Well, it’s good to have resolution; it was a Giant Meteor Impact – my phrase for an unavoidable event. The only protection is to be someplace else when one of those strikes.
Wow, that’s a rare one. Really sucks, but pretty much nothing you can do. Readers who find themselves in southern swamps and water verges…
Very few snakes are poisonous. If given a choice, even a poisonous snake will leave rather than bite you. Common sense things exist to avoid problems with snakes, like not kicking logs in front of you, never rolling a log away from you (always toward, so a snake is never revealed and boxed in), avoiding splashing through the verge of water bodies, watching where you step, et. al.
Cottonmouths live in southern swamps and water verges, like the similar sized, nonpoisonous, but definitely ornery if picked up water snake family. They have no rattle, but if you’re lucky they’ll stand their ground, hiss, and open a very white mouth at you in warning. Hence the name. If you’re not lucky, you have a mud-colored snake sitting in southern swamps, water verges, and other easy to hide areas, who will take umbrage if accidentally kicked, stepped on, badly startled, etc.

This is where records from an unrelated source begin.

<file path="config.mk">
export PLATFORM = sky130hd
export DESIGN_NAME = npc_decode
export DESIGN_NICKNAME = d
export VERILOG_FILES = /design/src/source/npc_pkg.sv /design/src/source/npc_decode.sv
export SDC_FILE = /design/constraint.sdc
export NUM_CORES = 1
export LEC_CHECK = 0
export ABC_AREA = 1
export BUFFER_PORTS_ARGS = -buffer_cell sky130_fd_sc_hd__buf_4
export CORE_AREA = 3 3 199 201
export DETAILED_ROUTE_END_ITERATION = 8
export DIE_AREA = 0 0 202 204
export SLEW_MARGIN = 20
export SYNTH_ARGS = -nofsm -noshare
export SYNTH_HDL_FRONTEND = slang
export SYNTH_SLANG_ARGS = --single-unit
</file>
<file path="constraint.sdc">
create_clock -name clk -period 1.3 [get_ports clk]
set_input_delay 0 -clock clk [delete_from_list [all_inputs] [get_ports clk]]
set_output_delay 0 -clock clk [all_outputs]
set_load 0.02 [all_outputs]
</file>
<file path="src/source/npc_pkg.sv">
package npc_pkg;

  localparam int XLEN       = 64;
  localparam int ILEN       = 32;
  localparam int REG_ADDR_W = 5;

  typedef logic [XLEN-1:0]       xlen_t;
  typedef logic [ILEN-1:0]       inst_t;
  typedef logic [REG_ADDR_W-1:0] reg_addr_t;

  localparam xlen_t RESET_PC = 64'h0000_0000_8000_0000;

  // major opcodes, inst[6:0]
  localparam logic [6:0] OPC_LUI    = 7'b0110111;
  localparam logic [6:0] OPC_AUIPC  = 7'b0010111;
  localparam logic [6:0] OPC_JAL    = 7'b1101111;
  localparam logic [6:0] OPC_JALR   = 7'b1100111;
  localparam logic [6:0] OPC_BRANCH = 7'b1100011;
  localparam logic [6:0] OPC_OP_IMM = 7'b0010011;
  localparam logic [6:0] OPC_OP     = 7'b0110011;

  typedef enum logic [3:0] {
    ALU_ADD,
    ALU_SUB,
    ALU_SLL,
    ALU_SLT,
    ALU_SLTU,
    ALU_XOR,
    ALU_SRL,
    ALU_SRA,
    ALU_OR,
    ALU_AND,
    ALU_PASS_B  // lui, operand b straight through
  } alu_op_t;

  typedef enum logic [3:0] {
    BR_NONE,
    BR_EQ,
    BR_NE,
    BR_LT,
    BR_GE,
    BR_LTU,
    BR_GEU,
    BR_JAL,
    BR_JALR
  } br_type_t;

endpackage

</file>
<file path="src/source/npc_decode.sv">
`timescale 1ns/1ps

module npc_decode import npc_pkg::*; (
  input  logic      clk,
  input  logic      rst,
  input  xlen_t     pc,
  input  inst_t     inst,
  input  logic      squash,
  output reg_addr_t rs1,
  output reg_addr_t rs2,
  input  xlen_t     rs1_data,
  input  xlen_t     rs2_data,
  output logic      ex_valid,
  output xlen_t     ex_pc,
  output reg_addr_t ex_rd,
  output reg_addr_t ex_rs1,
  output reg_addr_t ex_rs2,
  output xlen_t     ex_rs1_data,
  output xlen_t     ex_rs2_data,
  output xlen_t     ex_imm,
  output alu_op_t   ex_alu_op,
  output br_type_t  ex_br_type,
  output logic      ex_use_imm,
  output logic      ex_use_pc,
  output logic      ex_wen
);

  logic [6:0] opcode;
  logic [2:0] funct3;
  logic [6:0] funct7;
  xlen_t      imm_i, imm_u, imm_b, imm_j;

  alu_op_t  alu_op;
  br_type_t br_type;
  logic     use_imm, use_pc, wen;
  xlen_t    imm;

  assign opcode = inst[6:0];
  assign funct3 = inst[14:12];
  assign funct7 = inst[31:25];

  assign rs1 = inst[19:15];
  assign rs2 = inst[24:20];

  assign imm_i = {{52{inst[31]}}, inst[31:20]};
  assign imm_u = {{32{inst[31]}}, inst[31:12], 12'b0};
  assign imm_b = {{51{inst[31]}}, inst[31], inst[7], inst[30:25], inst[11:8], 1'b0};
  assign imm_j = {{43{inst[31]}}, inst[31], inst[19:12], inst[20], inst[30:21], 1'b0};

  always_comb begin
    // default covers unsupported encodings, retires with no write
    alu_op  = ALU_ADD;
    br_type = BR_NONE;
    use_imm = 1'b0;
    use_pc  = 1'b0;
    wen     = 1'b0;
    imm     = imm_i;
    case (opcode)
      OPC_LUI: begin
        alu_op  = ALU_PASS_B;
        use_imm = 1'b1;
        imm     = imm_u;
        wen     = 1'b1;
      end
      OPC_AUIPC: begin
        use_pc  = 1'b1;
        use_imm = 1'b1;
        imm     = imm_u;
        wen     = 1'b1;
      end
      OPC_JAL: begin
        br_type = BR_JAL;  // alu forms the target, link is pc+4
        use_pc  = 1'b1;
        use_imm = 1'b1;
        imm     = imm_j;
        wen     = 1'b1;
      end
      OPC_JALR: begin
        if (funct3 == 3'b000) begin
          br_type = BR_JALR;
          use_imm = 1'b1;
          wen     = 1'b1;
        end
      end
      OPC_BRANCH: begin
        use_pc  = 1'b1;
        use_imm = 1'b1;
        imm     = imm_b;
        case (funct3)
          3'b000:  br_type = BR_EQ;
          3'b001:  br_type = BR_NE;
          3'b100:  br_type = BR_LT;
          3'b101:  br_type = BR_GE;
          3'b110:  br_type = BR_LTU;
          3'b111:  br_type = BR_GEU;
          default: br_type = BR_NONE;
        endcase
      end
      OPC_OP_IMM: begin
        use_imm = 1'b1;
        wen     = 1'b1;
        case (funct3)
          3'b000: alu_op = ALU_ADD;
          3'b010: alu_op = ALU_SLT;
          3'b011: alu_op = ALU_SLTU;
          3'b100: alu_op = ALU_XOR;
          3'b110: alu_op = ALU_OR;
          3'b111: alu_op = ALU_AND;
          3'b001: begin
            alu_op = ALU_SLL;
            wen    = (inst[31:26] == 6'b0);
          end
          default: begin  // srli / srai, shamt in imm[5:0]
            alu_op = inst[30] ? ALU_SRA : ALU_SRL;
            wen    = (inst[31] == 1'b0) && (inst[29:26] == 4'b0);
          end
        endcase
      end
      OPC_OP: begin
        if (funct7 == 7'b0000000) begin
          wen = 1'b1;
          case (funct3)
            3'b000:  alu_op = ALU_ADD;
            3'b001:  alu_op = ALU_SLL;
            3'b010:  alu_op = ALU_SLT;
            3'b011:  alu_op = ALU_SLTU;
            3'b100:  alu_op = ALU_XOR;
            3'b101:  alu_op = ALU_SRL;
            3'b110:  alu_op = ALU_OR;
            default: alu_op = ALU_AND;
          endcase
        end else if (funct7 == 7'b0100000) begin
          // only sub and sra live here
          wen    = (funct3 == 3'b000) || (funct3 == 3'b101);
          alu_op = (funct3 == 3'b101) ? ALU_SRA : ALU_SUB;
        end
      end
      default: ;
    endcase
  end

  always_ff @(posedge clk) begin
    if (rst || squash) begin
      ex_valid <= 1'b0;  // kills the instruction behind a taken branch
    end else begin
      ex_valid <= 1'b1;
    end
  end

  always_ff @(posedge clk) begin
    ex_pc       <= pc;
    ex_rd       <= inst[11:7];
    ex_rs1      <= rs1;
    ex_rs2      <= rs2;
    ex_rs1_data <= rs1_data;
    ex_rs2_data <= rs2_data;
    ex_imm      <= imm;
    ex_alu_op   <= alu_op;
    ex_br_type  <= br_type;
    ex_use_imm  <= use_imm;
    ex_use_pc   <= use_pc;
    ex_wen      <= wen;
  end

endmodule

</file>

A hiker or naturalist is almost never in danger unless very careless – but Special Forces training makes people much more concerned about other things.
I’m sorry it turned out to be Biggest Guy’s friend in the anti-lotto, in one of the few situations where help would not arrive in time.
Related story, less tragic…
So, we’re at the Tucson Desert Museum (near Pima Air Museum, nice destination area), and the poisonous snake keepers are bringing out the rattlers – who are pit vipers like the cottonmouth, sporting the same heat sensor in their heads, and also using a hemotoxin.
There’s a well-known profile for snakebite victims, it seems. Male, 18-35, with at least one tattoo. As an illustration of why, the keeper recounts a story from the local hospital. 4 guys bring their buddy in with a snakebite problem, then leave quickly.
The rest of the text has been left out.